---- Provided entries
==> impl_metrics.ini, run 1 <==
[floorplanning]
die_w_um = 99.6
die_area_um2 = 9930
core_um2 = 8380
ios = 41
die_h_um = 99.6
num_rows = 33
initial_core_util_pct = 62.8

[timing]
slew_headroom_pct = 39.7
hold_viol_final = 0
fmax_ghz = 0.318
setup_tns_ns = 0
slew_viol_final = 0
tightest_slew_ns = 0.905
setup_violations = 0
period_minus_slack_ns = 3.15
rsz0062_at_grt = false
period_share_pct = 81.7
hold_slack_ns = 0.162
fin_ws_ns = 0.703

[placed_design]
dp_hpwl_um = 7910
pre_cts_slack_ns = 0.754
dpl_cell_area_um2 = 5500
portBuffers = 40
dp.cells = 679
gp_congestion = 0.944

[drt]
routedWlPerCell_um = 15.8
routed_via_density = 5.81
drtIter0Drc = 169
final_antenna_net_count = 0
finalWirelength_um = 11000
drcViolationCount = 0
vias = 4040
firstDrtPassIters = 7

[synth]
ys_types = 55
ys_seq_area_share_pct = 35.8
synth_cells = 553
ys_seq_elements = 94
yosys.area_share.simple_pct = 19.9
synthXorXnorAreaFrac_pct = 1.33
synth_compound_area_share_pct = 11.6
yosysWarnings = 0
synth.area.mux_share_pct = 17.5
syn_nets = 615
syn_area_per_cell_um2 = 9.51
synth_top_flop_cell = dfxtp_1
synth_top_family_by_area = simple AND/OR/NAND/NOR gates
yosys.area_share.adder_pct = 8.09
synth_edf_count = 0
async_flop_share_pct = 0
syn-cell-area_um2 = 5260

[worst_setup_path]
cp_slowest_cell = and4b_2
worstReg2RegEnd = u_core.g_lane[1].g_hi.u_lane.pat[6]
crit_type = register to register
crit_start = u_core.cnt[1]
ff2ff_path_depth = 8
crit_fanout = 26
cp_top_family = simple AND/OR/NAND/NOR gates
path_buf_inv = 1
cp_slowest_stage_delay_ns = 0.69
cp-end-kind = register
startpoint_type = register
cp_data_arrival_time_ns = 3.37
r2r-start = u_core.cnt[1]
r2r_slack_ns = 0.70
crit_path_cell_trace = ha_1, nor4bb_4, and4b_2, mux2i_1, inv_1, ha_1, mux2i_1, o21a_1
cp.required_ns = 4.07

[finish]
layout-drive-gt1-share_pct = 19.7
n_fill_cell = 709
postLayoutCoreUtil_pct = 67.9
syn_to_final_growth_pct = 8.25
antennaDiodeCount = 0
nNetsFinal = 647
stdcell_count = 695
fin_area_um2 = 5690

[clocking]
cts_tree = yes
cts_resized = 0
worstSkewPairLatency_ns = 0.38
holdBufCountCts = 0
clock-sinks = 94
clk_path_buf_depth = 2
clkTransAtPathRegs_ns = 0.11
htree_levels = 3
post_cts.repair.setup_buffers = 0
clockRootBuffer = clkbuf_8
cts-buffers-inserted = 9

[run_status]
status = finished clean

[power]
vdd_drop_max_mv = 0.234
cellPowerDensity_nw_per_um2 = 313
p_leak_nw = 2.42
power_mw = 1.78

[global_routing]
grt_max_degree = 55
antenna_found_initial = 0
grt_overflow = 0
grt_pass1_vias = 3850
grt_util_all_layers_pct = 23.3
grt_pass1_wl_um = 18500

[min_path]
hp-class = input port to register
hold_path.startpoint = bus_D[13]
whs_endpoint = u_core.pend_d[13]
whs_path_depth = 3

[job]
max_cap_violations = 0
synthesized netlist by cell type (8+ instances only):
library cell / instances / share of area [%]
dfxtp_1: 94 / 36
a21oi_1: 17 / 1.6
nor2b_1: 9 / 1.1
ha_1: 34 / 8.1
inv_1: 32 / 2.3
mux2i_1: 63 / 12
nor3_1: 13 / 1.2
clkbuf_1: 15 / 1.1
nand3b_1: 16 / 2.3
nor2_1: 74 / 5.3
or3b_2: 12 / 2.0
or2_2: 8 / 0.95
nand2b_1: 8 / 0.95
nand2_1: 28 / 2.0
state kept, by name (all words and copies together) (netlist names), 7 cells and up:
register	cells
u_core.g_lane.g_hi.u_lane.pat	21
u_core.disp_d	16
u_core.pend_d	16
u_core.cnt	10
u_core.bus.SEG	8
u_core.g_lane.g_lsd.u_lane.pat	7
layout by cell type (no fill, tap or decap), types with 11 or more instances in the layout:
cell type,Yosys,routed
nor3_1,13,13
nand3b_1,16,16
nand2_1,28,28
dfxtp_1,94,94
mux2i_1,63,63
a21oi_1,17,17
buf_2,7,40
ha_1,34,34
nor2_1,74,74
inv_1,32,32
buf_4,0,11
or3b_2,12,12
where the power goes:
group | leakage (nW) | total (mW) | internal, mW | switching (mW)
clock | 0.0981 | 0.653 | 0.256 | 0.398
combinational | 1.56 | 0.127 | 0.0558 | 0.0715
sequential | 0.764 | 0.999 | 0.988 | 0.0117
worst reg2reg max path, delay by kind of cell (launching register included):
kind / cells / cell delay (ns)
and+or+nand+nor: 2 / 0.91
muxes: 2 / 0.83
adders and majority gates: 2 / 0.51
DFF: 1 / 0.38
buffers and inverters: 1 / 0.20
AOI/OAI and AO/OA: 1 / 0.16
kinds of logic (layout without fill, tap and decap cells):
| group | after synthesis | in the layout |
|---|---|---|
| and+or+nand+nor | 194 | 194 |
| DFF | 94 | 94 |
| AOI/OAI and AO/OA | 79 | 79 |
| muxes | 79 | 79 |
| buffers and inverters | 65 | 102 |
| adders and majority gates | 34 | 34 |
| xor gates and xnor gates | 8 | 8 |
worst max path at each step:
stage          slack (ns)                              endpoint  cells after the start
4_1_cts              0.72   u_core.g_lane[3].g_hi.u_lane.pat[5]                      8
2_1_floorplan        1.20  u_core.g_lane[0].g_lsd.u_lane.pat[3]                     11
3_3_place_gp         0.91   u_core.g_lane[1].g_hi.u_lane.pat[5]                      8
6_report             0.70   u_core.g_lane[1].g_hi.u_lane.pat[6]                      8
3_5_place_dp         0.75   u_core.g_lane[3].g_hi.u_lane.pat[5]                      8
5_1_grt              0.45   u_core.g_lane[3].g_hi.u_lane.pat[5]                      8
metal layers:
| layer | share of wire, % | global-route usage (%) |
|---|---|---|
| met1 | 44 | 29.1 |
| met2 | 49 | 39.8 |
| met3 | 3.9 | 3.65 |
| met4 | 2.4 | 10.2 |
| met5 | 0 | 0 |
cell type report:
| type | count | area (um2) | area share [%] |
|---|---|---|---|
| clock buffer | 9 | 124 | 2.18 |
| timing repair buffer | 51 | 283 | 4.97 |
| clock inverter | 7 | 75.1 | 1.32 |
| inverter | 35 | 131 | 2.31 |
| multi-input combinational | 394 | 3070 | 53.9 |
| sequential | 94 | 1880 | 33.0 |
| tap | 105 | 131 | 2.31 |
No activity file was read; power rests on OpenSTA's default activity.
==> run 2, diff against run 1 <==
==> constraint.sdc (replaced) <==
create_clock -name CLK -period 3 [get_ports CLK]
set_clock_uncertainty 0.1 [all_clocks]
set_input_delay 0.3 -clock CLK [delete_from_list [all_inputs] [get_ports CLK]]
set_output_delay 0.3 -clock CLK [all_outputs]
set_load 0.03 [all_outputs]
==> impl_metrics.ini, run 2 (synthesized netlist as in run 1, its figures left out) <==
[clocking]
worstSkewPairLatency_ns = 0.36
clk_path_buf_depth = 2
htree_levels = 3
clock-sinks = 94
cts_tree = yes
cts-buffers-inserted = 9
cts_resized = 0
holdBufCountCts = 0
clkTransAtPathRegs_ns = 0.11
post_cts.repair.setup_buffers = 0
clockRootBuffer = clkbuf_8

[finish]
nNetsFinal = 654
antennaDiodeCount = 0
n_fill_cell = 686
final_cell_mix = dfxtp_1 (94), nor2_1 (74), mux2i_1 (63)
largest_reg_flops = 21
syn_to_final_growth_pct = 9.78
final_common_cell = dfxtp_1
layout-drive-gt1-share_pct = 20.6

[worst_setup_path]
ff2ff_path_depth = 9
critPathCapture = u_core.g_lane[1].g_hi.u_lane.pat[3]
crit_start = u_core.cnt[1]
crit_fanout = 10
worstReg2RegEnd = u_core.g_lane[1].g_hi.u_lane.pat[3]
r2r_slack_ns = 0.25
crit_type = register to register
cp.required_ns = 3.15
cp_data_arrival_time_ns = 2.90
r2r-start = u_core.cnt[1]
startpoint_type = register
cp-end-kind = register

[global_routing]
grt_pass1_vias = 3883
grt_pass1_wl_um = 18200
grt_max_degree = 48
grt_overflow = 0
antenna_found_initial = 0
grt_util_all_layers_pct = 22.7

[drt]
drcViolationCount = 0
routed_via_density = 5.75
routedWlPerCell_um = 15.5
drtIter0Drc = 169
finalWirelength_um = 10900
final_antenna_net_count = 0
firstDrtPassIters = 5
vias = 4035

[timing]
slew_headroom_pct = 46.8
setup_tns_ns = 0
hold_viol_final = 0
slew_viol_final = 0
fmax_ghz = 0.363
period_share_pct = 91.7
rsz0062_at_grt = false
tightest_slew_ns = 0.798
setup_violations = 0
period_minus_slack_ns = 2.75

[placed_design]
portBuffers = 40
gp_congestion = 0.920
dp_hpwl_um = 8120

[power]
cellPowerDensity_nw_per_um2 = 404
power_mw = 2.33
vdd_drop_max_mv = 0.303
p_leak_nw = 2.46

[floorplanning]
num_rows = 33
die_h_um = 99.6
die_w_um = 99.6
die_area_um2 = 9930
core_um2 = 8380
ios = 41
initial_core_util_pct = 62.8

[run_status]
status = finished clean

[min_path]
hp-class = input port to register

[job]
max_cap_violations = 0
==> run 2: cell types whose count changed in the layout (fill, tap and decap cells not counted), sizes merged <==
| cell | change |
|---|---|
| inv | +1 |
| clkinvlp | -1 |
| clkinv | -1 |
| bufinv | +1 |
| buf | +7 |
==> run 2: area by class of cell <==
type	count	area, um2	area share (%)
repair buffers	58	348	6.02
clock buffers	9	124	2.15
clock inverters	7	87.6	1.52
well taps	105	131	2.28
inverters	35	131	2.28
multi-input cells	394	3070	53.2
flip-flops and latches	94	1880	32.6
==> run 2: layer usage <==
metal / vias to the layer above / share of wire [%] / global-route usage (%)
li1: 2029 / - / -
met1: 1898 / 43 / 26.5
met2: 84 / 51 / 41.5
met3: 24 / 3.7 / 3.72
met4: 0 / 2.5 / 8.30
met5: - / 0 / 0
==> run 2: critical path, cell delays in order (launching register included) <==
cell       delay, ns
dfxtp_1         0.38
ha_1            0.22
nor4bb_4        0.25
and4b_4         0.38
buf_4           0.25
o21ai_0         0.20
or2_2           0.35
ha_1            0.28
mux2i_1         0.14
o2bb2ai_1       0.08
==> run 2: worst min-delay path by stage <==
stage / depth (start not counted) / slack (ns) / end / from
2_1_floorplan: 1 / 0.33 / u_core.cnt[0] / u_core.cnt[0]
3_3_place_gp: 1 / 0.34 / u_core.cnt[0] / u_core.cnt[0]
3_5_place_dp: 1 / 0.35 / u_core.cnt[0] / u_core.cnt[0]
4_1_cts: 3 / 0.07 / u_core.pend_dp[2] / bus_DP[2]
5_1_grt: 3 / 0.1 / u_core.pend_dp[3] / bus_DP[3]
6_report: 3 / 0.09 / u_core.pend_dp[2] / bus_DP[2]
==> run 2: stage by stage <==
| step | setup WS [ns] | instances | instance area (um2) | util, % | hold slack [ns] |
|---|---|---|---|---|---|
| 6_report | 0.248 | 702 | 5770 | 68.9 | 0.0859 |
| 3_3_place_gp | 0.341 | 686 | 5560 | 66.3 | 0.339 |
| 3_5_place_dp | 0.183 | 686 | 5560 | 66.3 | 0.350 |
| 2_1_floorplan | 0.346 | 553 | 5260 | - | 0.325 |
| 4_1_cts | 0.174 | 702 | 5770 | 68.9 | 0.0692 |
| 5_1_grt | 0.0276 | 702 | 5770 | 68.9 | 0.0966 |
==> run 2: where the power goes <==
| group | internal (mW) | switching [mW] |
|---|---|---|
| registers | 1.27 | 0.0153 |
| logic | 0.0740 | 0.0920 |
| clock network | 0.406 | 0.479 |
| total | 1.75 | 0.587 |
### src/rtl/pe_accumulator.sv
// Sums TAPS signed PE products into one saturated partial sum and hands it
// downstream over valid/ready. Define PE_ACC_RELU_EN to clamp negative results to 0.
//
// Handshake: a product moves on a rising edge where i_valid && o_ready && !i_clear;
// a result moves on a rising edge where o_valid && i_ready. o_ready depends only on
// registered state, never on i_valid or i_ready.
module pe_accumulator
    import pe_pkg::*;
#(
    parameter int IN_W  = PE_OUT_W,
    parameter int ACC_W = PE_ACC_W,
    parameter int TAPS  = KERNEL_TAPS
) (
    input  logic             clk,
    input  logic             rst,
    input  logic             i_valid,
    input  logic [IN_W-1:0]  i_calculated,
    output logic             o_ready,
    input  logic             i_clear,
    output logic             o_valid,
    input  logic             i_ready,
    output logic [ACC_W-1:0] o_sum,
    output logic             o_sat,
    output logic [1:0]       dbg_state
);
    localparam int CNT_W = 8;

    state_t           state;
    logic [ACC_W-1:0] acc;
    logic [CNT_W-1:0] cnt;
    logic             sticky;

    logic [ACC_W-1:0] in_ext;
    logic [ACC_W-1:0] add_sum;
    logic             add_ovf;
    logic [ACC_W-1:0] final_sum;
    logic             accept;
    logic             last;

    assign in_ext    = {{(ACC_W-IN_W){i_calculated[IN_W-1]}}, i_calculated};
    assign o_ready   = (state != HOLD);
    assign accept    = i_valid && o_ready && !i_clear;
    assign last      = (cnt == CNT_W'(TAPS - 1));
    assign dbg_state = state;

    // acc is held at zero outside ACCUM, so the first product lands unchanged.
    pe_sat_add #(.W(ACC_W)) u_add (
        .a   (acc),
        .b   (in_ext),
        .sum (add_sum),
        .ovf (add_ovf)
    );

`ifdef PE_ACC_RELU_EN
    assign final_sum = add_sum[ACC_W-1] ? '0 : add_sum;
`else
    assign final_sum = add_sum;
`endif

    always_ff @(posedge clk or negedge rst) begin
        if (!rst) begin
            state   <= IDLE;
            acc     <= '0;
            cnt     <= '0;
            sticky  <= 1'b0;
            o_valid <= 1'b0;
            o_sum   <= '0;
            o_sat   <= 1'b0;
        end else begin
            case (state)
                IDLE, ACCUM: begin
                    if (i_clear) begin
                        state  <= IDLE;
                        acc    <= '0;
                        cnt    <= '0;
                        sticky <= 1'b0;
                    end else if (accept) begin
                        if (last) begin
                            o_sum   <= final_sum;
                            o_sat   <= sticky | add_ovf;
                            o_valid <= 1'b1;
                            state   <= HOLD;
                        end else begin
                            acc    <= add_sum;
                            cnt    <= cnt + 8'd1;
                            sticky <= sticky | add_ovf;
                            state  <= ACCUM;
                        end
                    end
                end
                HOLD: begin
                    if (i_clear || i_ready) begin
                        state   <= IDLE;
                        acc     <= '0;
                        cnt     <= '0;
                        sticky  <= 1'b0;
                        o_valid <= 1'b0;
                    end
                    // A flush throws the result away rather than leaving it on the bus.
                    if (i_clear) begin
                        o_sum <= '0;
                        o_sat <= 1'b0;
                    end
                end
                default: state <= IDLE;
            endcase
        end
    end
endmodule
--------
Instructions for the task:
The answer must be a single number: how many lines above contain the word "after".

Answer to the exercise:
2